WHAT TO DO
Once the line containing "### src/rtl/program_loader_timeout_counter.sv" is found in the entries below, restate it and each following line word for word, stopping after the line containing "localparam logic [CNT_BITS-1:0]".

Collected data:

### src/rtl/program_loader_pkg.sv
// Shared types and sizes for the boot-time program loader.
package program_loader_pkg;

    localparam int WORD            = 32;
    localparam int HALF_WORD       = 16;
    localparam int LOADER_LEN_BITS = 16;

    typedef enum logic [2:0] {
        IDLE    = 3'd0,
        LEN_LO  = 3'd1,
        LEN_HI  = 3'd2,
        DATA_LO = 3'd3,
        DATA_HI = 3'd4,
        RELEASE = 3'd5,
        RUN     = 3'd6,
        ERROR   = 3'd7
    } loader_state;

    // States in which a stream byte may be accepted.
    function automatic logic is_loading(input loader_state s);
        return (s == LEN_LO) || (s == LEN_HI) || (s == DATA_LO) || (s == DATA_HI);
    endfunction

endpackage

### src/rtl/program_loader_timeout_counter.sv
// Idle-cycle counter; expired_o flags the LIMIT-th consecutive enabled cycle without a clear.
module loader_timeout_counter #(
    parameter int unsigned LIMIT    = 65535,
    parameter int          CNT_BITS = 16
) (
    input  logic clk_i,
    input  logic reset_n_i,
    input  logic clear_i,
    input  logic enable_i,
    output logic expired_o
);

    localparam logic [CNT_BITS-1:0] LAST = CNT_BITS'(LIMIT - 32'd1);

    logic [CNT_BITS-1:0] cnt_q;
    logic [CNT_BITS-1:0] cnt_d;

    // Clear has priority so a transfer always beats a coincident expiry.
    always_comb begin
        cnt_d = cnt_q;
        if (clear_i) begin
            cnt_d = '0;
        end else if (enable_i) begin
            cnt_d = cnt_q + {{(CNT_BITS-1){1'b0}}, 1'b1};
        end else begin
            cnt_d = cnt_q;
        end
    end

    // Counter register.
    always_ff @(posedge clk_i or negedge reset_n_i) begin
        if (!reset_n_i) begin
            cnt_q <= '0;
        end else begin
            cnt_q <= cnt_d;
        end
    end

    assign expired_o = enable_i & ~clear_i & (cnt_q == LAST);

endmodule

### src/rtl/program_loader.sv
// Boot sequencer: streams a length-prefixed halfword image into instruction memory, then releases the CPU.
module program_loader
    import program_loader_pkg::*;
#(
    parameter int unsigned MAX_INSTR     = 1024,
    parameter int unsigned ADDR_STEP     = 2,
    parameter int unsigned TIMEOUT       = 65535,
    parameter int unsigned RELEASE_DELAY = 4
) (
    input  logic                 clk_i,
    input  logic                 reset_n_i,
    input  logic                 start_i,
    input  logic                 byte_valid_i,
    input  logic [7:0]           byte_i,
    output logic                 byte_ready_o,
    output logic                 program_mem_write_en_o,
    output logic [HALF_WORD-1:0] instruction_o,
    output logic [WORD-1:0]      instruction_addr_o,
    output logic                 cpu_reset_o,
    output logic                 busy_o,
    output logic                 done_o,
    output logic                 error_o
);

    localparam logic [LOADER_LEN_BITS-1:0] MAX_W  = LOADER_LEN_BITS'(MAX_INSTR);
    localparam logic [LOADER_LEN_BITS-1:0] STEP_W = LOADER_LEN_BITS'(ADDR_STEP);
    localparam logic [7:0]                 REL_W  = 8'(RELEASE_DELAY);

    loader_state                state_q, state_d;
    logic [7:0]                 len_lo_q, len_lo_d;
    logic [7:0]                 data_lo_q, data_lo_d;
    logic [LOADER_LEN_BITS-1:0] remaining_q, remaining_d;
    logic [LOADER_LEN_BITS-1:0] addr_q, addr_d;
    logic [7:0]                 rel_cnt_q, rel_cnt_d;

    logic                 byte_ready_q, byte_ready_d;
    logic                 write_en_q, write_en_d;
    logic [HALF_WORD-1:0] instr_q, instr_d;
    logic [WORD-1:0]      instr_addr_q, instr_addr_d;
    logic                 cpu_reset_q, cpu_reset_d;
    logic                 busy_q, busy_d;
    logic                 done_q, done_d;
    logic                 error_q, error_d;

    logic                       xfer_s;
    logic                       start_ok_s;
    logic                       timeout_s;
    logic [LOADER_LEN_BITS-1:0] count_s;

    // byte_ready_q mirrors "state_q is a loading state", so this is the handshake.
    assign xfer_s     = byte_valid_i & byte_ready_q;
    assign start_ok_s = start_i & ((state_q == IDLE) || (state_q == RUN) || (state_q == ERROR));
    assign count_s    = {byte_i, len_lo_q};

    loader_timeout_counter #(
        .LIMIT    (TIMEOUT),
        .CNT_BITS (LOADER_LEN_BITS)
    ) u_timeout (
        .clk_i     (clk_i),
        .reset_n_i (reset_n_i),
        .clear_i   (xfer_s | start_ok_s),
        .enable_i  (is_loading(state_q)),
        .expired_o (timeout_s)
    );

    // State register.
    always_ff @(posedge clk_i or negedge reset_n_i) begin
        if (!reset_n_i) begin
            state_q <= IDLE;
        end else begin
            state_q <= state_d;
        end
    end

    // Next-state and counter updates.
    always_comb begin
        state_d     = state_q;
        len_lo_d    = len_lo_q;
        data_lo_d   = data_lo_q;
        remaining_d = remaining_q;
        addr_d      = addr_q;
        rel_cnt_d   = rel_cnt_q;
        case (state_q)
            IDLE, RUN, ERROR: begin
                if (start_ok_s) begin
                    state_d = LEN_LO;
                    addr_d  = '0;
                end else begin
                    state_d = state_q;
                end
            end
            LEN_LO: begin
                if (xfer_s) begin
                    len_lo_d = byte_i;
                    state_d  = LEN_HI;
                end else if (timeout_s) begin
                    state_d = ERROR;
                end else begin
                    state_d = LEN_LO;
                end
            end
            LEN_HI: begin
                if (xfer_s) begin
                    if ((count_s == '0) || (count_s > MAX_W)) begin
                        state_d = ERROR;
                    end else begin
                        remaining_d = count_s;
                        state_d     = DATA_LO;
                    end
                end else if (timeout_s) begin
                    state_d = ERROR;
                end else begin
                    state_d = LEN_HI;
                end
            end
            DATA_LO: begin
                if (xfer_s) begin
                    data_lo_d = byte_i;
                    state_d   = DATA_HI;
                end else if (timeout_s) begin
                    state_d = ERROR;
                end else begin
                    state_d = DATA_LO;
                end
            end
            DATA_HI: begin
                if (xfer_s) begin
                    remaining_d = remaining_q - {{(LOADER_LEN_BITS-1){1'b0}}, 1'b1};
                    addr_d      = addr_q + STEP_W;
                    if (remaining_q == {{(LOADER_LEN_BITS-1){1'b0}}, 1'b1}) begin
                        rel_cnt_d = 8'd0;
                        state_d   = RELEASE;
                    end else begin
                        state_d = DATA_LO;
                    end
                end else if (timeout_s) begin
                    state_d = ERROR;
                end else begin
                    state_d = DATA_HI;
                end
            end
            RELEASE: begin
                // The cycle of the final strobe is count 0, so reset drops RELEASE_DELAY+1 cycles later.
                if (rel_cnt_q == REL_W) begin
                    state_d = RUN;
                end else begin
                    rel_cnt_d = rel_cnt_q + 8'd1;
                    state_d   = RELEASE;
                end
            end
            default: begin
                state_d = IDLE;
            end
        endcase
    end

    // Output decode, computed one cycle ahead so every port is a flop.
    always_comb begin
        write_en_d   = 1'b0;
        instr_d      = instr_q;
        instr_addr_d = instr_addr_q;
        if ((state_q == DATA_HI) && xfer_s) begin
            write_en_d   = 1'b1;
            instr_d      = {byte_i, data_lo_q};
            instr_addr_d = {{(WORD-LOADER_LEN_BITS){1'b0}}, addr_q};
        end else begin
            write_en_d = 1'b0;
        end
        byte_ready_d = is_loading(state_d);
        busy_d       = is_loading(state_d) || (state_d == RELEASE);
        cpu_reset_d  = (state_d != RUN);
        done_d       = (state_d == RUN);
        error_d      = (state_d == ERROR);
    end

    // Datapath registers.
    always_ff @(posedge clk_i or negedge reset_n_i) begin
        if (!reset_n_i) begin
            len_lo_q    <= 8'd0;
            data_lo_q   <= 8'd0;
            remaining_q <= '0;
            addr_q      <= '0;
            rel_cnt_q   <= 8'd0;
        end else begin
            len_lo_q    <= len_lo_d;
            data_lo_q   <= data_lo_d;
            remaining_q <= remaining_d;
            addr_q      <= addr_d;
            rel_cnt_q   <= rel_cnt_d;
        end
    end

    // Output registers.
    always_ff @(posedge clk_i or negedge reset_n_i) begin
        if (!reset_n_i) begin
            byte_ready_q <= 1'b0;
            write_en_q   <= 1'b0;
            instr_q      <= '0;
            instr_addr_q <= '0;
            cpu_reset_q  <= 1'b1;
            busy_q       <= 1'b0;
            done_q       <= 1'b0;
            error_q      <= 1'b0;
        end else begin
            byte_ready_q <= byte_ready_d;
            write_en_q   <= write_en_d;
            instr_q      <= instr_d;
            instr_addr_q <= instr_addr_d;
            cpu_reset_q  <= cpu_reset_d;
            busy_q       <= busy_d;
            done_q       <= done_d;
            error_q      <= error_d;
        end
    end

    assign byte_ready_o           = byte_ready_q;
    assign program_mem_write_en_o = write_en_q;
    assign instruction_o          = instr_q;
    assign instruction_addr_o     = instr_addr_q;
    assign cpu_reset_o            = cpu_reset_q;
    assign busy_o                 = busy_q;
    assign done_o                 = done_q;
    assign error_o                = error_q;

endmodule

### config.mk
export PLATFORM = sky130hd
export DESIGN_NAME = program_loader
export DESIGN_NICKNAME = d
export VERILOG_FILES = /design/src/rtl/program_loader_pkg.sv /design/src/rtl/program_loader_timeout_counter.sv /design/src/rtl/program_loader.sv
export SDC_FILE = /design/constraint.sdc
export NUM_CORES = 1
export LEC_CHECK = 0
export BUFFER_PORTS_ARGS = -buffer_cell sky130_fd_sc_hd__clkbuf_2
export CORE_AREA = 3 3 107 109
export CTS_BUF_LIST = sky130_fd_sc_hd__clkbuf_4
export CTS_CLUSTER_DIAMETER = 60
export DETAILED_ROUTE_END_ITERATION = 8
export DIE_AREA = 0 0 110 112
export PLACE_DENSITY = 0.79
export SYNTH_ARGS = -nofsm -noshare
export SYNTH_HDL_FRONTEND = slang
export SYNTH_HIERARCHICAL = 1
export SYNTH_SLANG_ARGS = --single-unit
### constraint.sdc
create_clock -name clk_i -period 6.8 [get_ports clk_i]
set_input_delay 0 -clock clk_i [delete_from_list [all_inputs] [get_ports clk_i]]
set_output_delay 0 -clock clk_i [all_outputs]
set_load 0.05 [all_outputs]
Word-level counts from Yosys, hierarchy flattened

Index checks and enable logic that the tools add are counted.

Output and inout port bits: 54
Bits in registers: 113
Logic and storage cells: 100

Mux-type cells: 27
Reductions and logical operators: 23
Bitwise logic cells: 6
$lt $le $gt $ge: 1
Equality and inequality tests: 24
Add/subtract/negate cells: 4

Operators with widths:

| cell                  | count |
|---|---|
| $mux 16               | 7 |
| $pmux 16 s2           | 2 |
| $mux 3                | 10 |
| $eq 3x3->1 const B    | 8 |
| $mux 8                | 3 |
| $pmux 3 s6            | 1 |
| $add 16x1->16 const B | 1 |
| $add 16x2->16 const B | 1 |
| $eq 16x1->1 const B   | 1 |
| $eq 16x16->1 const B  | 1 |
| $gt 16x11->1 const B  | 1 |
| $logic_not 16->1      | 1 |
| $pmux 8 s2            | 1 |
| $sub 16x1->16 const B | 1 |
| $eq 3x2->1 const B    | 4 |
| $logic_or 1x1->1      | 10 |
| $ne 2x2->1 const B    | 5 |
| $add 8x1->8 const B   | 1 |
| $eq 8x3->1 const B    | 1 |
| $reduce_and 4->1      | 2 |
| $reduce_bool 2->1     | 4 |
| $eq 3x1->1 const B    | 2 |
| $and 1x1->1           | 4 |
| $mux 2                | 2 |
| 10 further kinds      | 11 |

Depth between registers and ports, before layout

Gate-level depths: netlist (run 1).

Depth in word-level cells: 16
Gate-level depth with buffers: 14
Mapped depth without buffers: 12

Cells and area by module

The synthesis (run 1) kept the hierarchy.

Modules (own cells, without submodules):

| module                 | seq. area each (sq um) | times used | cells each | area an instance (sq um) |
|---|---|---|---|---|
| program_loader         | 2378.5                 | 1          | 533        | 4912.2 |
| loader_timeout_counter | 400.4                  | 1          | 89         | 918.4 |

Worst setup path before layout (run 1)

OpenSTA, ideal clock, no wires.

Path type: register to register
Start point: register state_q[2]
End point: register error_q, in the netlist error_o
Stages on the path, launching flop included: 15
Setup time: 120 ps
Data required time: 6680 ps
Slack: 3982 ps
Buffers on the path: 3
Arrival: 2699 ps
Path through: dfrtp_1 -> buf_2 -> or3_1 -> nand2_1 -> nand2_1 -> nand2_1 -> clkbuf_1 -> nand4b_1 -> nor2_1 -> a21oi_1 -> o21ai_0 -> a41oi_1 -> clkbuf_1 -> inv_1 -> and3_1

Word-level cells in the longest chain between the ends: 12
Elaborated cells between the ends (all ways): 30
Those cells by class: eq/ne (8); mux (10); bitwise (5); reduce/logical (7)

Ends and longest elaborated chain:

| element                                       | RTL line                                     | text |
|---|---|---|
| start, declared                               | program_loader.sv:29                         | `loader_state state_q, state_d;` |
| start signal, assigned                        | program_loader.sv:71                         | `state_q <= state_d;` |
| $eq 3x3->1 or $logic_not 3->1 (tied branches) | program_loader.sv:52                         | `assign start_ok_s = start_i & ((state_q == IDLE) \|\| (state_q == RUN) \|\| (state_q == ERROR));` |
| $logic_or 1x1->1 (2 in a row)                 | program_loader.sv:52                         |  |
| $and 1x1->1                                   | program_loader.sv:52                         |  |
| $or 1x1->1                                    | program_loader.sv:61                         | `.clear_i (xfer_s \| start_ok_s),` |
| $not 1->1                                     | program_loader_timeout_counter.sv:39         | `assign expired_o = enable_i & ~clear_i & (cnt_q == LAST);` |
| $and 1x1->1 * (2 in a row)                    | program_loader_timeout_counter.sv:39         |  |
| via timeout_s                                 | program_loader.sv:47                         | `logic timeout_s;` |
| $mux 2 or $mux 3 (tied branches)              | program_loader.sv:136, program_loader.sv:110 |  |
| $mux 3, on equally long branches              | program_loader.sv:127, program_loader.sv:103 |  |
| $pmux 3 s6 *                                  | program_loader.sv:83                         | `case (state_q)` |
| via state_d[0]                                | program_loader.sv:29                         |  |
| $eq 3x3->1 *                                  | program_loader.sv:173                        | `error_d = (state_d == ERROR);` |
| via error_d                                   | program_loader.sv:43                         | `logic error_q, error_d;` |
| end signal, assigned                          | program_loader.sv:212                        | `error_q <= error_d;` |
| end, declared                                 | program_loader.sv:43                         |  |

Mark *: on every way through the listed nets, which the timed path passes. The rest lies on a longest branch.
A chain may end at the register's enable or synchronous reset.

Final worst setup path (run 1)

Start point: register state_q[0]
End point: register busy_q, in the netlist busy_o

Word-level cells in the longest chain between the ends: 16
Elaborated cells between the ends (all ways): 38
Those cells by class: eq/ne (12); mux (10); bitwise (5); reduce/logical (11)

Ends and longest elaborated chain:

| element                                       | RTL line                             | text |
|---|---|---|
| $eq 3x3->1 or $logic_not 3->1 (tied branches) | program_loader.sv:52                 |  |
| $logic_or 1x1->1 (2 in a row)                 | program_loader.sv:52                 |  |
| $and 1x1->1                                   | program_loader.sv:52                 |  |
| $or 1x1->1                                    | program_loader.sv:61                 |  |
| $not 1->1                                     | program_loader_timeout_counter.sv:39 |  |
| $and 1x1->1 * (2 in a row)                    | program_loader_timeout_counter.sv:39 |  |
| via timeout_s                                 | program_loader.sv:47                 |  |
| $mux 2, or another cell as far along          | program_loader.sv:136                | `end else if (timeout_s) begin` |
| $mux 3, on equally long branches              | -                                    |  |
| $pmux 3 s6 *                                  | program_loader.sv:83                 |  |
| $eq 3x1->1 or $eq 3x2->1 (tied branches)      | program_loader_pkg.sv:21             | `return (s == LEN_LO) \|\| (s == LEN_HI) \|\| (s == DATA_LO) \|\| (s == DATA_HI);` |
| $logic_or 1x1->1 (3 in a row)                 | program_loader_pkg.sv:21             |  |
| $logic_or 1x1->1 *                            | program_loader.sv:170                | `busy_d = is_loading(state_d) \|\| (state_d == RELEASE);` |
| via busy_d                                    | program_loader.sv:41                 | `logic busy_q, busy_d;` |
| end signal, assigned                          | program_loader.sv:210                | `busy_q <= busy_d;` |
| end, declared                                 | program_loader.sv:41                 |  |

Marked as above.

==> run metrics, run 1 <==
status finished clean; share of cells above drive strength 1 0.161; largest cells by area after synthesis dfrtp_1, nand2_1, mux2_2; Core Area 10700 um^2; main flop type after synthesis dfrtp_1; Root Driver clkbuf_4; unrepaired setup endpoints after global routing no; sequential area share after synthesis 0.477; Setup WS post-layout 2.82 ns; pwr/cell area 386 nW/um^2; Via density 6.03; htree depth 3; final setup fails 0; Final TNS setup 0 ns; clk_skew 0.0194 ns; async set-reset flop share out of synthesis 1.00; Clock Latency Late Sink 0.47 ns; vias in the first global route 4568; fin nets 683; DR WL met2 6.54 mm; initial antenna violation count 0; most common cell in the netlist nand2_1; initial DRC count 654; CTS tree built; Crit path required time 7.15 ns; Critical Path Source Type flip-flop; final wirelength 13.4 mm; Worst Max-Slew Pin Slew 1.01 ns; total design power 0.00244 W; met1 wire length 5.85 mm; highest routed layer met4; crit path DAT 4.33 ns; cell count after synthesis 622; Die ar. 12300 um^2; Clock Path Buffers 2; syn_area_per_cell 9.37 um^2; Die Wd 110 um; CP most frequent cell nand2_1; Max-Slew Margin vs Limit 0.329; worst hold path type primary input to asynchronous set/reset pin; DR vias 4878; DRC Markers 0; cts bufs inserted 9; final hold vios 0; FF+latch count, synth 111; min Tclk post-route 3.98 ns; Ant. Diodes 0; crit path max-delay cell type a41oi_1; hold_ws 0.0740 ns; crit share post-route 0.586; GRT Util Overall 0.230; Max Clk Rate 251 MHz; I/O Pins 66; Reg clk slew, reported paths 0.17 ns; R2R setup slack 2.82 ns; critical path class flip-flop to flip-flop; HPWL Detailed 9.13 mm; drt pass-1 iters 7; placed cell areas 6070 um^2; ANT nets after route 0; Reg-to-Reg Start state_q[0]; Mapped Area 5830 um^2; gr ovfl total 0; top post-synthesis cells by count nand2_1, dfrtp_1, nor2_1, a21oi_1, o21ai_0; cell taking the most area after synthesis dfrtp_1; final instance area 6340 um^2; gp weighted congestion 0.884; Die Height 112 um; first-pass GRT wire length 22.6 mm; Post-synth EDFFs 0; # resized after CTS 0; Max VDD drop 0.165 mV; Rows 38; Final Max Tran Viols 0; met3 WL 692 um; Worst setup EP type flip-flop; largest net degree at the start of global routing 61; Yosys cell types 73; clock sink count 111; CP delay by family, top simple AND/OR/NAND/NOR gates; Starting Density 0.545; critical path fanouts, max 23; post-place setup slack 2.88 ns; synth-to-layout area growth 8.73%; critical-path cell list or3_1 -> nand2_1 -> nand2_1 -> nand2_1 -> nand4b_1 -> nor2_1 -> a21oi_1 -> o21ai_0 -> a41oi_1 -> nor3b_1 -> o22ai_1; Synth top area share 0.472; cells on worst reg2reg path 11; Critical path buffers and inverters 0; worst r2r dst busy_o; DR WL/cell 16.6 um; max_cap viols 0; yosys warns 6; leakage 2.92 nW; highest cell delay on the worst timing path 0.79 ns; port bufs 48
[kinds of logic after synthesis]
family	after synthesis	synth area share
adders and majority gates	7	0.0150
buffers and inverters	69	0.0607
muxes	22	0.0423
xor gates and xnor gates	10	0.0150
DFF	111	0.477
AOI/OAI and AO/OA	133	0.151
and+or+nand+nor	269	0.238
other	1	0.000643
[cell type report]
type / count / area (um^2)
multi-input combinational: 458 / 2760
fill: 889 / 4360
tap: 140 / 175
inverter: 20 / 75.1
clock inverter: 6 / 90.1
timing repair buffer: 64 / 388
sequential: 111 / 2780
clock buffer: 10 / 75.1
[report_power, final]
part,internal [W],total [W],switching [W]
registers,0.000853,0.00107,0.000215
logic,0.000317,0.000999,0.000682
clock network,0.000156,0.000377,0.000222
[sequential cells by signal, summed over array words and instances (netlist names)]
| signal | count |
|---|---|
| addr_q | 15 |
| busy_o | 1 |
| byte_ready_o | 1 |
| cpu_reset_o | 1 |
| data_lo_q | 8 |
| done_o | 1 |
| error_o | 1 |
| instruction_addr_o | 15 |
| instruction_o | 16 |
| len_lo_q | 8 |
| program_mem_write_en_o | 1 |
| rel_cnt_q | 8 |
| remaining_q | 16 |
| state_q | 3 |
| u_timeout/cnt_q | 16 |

--

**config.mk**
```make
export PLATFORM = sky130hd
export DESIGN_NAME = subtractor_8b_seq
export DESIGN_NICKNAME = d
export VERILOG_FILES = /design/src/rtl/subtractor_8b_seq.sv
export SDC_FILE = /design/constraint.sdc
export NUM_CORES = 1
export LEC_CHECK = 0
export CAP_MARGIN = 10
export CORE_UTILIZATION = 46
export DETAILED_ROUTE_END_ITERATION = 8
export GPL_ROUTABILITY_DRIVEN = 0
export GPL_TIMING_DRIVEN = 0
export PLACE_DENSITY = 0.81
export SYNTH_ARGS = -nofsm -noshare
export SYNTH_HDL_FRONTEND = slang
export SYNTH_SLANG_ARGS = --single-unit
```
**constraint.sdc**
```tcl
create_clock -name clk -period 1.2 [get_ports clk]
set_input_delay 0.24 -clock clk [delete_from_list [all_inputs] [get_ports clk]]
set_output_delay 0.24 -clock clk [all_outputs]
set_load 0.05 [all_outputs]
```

EXPECTED OUTPUT
### src/rtl/program_loader_timeout_counter.sv
// Idle-cycle counter; expired_o flags the LIMIT-th consecutive enabled cycle without a clear.
module loader_timeout_counter #(
    parameter int unsigned LIMIT    = 65535,
    parameter int          CNT_BITS = 16
) (
    input  logic clk_i,
    input  logic reset_n_i,
    input  logic clear_i,
    input  logic enable_i,
    output logic expired_o
);

    localparam logic [CNT_BITS-1:0] LAST = CNT_BITS'(LIMIT - 32'd1);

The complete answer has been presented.